* **Aim of the task**
All lines from the one with "hold endpoints to repair: 21 / 0" through the last are to be given again exactly as they stand in the data below, and only those.

* **Saved data entries**
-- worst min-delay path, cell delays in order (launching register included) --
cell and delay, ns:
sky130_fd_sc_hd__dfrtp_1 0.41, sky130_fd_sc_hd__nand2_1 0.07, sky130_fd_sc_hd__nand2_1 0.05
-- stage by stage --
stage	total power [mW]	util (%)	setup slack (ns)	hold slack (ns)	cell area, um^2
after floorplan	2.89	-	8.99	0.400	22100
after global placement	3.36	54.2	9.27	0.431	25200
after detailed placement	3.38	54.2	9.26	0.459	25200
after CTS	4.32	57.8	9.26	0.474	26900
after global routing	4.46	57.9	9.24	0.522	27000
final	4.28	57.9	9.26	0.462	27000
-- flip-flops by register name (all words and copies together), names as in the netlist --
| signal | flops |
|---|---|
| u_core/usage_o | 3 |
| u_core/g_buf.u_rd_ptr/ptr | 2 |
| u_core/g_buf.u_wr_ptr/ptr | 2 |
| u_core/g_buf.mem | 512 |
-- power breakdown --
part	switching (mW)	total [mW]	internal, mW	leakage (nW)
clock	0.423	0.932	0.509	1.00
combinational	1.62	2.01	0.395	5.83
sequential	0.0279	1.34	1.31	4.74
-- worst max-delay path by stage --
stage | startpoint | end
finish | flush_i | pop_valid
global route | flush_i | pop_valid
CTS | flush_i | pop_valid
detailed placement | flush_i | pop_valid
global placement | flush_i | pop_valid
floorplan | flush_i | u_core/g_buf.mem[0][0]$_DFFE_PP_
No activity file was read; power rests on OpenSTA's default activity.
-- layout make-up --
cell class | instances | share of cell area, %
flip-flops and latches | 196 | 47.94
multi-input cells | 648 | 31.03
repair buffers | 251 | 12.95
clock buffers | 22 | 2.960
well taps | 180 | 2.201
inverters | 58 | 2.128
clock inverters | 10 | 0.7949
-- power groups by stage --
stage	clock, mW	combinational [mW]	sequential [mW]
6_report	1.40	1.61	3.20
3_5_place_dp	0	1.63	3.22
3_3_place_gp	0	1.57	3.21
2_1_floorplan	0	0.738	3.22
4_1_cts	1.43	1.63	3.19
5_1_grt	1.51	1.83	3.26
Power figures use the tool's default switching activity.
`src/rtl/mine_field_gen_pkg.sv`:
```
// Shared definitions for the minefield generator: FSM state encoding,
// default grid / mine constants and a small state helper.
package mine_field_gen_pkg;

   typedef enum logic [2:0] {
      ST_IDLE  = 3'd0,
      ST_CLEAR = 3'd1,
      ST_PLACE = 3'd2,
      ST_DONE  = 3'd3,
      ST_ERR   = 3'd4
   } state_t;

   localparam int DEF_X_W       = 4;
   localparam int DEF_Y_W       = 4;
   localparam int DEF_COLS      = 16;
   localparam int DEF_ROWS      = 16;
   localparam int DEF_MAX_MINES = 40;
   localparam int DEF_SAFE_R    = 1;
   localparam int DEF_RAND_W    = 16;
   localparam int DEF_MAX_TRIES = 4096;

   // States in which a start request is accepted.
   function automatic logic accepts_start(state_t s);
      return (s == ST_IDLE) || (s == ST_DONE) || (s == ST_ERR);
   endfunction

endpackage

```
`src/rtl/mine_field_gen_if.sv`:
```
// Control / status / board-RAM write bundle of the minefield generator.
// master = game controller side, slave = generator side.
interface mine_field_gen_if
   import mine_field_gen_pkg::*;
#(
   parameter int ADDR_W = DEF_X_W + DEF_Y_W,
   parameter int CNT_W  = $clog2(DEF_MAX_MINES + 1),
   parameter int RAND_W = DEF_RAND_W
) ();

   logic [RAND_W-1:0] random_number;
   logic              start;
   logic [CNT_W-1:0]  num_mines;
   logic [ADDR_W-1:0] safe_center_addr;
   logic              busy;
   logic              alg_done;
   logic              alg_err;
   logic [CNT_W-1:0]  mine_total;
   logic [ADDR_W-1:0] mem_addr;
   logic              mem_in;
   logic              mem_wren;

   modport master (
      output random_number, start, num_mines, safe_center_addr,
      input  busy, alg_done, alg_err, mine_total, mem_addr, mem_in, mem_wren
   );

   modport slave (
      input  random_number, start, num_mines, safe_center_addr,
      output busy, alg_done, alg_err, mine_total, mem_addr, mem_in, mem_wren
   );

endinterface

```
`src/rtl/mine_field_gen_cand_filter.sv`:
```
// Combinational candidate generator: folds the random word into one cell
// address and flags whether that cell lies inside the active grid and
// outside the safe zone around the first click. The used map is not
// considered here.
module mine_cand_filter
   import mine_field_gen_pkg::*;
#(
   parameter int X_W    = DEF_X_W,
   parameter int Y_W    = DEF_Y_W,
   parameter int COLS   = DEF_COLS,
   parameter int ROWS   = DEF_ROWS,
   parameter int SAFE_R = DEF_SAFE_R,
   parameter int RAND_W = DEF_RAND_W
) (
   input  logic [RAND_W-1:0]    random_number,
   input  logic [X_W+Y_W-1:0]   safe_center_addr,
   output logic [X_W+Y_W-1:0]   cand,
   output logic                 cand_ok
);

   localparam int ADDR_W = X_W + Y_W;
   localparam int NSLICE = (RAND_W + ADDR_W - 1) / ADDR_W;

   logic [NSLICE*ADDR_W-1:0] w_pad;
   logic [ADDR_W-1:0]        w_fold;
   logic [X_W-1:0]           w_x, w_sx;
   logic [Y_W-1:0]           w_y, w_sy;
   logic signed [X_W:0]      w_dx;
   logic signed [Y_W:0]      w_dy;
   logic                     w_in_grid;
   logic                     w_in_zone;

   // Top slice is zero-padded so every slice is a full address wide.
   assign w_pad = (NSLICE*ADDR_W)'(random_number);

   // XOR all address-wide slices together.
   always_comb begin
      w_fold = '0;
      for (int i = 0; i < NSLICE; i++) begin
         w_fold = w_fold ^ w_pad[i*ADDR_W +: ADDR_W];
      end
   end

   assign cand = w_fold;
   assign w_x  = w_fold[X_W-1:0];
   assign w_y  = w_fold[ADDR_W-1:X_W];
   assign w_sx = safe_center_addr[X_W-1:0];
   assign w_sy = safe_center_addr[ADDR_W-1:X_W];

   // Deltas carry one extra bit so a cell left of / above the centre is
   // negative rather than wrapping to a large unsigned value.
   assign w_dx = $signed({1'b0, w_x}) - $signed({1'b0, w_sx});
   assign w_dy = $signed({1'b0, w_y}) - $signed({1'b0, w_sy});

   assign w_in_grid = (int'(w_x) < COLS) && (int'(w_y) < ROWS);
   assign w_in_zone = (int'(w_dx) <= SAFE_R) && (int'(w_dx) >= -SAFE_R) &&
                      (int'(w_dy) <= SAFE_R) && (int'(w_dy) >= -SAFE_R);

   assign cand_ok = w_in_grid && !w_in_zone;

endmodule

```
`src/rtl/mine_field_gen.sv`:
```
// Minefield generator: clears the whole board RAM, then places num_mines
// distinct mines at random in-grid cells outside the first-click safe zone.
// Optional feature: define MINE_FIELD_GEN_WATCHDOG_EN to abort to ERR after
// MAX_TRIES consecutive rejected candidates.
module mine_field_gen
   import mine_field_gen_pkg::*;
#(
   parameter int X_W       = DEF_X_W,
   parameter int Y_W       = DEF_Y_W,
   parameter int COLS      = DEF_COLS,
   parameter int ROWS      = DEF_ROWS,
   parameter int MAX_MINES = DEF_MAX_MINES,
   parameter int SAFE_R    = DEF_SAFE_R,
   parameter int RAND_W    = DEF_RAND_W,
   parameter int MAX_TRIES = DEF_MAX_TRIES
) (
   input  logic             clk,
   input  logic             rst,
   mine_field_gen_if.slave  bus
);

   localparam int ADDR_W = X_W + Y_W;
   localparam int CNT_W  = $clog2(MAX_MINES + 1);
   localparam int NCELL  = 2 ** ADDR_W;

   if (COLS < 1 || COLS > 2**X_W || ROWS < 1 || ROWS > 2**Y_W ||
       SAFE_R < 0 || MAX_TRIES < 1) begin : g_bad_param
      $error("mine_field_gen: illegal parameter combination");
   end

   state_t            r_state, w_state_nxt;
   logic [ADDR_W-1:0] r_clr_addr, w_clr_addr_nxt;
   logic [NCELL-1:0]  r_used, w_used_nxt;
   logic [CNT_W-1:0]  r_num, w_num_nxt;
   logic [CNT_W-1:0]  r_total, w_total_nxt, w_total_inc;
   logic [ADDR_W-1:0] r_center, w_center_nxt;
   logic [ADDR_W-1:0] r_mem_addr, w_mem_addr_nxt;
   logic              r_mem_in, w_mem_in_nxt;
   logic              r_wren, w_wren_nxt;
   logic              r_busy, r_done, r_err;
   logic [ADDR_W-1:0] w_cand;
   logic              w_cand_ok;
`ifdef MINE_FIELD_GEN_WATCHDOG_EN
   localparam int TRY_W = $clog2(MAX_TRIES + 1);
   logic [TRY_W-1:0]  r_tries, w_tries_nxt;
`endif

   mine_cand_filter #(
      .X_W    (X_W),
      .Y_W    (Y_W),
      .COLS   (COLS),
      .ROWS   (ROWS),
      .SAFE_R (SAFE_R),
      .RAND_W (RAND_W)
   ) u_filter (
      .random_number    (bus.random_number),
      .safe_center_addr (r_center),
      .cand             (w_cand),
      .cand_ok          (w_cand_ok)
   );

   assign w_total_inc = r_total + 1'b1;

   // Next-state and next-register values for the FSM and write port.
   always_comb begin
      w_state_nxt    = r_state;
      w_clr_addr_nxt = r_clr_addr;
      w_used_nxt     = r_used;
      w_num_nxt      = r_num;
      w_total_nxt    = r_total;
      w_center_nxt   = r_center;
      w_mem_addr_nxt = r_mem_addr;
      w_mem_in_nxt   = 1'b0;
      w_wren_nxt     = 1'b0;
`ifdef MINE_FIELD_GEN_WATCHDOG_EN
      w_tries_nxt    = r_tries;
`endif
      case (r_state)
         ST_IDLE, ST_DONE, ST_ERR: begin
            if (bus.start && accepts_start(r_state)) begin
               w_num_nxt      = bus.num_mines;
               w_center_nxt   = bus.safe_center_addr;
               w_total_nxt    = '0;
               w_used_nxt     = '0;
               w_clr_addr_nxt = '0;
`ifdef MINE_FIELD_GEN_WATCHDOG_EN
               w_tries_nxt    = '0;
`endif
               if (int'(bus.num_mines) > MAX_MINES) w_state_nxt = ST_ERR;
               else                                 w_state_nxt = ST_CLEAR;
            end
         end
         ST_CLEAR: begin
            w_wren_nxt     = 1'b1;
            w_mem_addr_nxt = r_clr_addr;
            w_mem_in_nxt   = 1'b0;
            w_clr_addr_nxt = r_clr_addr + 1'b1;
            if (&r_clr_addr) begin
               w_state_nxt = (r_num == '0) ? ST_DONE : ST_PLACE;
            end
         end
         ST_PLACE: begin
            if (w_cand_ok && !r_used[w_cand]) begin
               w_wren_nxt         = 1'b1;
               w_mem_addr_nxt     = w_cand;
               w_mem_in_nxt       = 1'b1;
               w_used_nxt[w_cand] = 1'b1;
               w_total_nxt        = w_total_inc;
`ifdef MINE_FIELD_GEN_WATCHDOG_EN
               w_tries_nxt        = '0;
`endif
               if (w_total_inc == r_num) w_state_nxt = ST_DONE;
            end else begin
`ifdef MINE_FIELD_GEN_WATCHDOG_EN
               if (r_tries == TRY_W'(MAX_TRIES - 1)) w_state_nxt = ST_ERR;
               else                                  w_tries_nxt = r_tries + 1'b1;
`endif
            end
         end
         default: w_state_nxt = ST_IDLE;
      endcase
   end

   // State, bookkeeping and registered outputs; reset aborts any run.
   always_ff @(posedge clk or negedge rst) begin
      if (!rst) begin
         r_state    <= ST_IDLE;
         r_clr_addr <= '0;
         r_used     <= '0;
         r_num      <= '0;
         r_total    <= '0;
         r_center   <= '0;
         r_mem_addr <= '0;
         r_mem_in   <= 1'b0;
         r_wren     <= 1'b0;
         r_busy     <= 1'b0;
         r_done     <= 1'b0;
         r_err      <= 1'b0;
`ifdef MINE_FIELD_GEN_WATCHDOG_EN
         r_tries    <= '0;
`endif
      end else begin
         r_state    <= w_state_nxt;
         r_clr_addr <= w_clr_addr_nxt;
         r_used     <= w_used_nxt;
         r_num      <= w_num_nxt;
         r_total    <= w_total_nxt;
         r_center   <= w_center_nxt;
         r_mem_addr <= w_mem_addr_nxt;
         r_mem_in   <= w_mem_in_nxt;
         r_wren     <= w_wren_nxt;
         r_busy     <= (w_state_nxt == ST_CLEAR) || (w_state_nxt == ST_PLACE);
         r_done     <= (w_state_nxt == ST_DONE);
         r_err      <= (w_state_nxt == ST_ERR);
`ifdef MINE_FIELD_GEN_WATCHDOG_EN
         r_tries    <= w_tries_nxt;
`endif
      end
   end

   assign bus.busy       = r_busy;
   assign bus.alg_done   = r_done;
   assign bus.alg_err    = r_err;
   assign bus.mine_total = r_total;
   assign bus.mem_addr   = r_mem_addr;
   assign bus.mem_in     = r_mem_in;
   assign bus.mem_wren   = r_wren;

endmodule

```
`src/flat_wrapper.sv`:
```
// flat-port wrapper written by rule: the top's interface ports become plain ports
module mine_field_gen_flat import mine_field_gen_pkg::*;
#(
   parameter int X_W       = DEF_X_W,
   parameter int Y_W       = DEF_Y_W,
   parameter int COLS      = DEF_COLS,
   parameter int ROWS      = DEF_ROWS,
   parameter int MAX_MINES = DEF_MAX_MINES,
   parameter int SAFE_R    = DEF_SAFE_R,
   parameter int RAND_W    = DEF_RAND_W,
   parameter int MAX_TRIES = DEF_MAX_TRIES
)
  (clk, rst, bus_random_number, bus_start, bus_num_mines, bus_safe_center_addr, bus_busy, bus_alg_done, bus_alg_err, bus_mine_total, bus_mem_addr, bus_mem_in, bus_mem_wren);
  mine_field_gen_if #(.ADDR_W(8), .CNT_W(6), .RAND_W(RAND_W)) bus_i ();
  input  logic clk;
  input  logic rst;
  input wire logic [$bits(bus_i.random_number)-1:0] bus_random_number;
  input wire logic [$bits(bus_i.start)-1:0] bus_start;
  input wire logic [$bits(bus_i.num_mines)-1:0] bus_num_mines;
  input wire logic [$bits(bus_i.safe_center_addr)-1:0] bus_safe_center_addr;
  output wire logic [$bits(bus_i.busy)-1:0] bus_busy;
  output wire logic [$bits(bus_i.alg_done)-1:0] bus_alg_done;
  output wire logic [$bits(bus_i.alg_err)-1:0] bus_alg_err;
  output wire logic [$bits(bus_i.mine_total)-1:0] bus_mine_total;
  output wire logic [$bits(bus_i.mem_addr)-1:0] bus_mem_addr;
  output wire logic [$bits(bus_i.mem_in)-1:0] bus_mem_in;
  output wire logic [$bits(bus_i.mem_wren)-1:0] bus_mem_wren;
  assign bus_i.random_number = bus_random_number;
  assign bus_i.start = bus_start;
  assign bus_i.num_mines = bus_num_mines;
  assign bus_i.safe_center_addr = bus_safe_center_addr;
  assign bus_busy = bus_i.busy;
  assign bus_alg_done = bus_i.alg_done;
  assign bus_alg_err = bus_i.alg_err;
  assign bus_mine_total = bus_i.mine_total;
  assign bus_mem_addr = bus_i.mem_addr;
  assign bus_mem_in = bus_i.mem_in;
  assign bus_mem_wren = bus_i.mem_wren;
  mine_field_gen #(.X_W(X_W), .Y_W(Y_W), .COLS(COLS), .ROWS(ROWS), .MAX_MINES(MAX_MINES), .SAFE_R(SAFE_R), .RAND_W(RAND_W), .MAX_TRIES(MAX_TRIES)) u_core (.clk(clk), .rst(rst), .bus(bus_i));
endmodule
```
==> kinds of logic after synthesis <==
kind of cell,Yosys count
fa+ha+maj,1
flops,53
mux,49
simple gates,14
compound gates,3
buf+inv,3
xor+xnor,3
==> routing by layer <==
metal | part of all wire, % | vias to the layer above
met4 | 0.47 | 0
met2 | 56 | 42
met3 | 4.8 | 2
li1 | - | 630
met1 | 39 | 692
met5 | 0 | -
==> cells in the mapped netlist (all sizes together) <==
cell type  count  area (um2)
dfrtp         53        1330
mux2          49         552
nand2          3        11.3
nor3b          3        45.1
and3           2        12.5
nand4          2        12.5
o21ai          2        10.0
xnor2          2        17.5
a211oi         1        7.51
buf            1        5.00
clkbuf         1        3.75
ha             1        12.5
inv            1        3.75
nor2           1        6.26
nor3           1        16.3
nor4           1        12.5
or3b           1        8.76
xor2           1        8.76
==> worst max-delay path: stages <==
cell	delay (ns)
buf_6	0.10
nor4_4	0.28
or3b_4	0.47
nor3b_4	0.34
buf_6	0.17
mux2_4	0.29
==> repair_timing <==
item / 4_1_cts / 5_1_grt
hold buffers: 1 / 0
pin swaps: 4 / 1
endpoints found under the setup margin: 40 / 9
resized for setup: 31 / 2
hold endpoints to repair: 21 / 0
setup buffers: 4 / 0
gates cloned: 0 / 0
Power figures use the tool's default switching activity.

* **Output below**
hold endpoints to repair: 21 / 0
setup buffers: 4 / 0
gates cloned: 0 / 0
Power figures use the tool's default switching activity.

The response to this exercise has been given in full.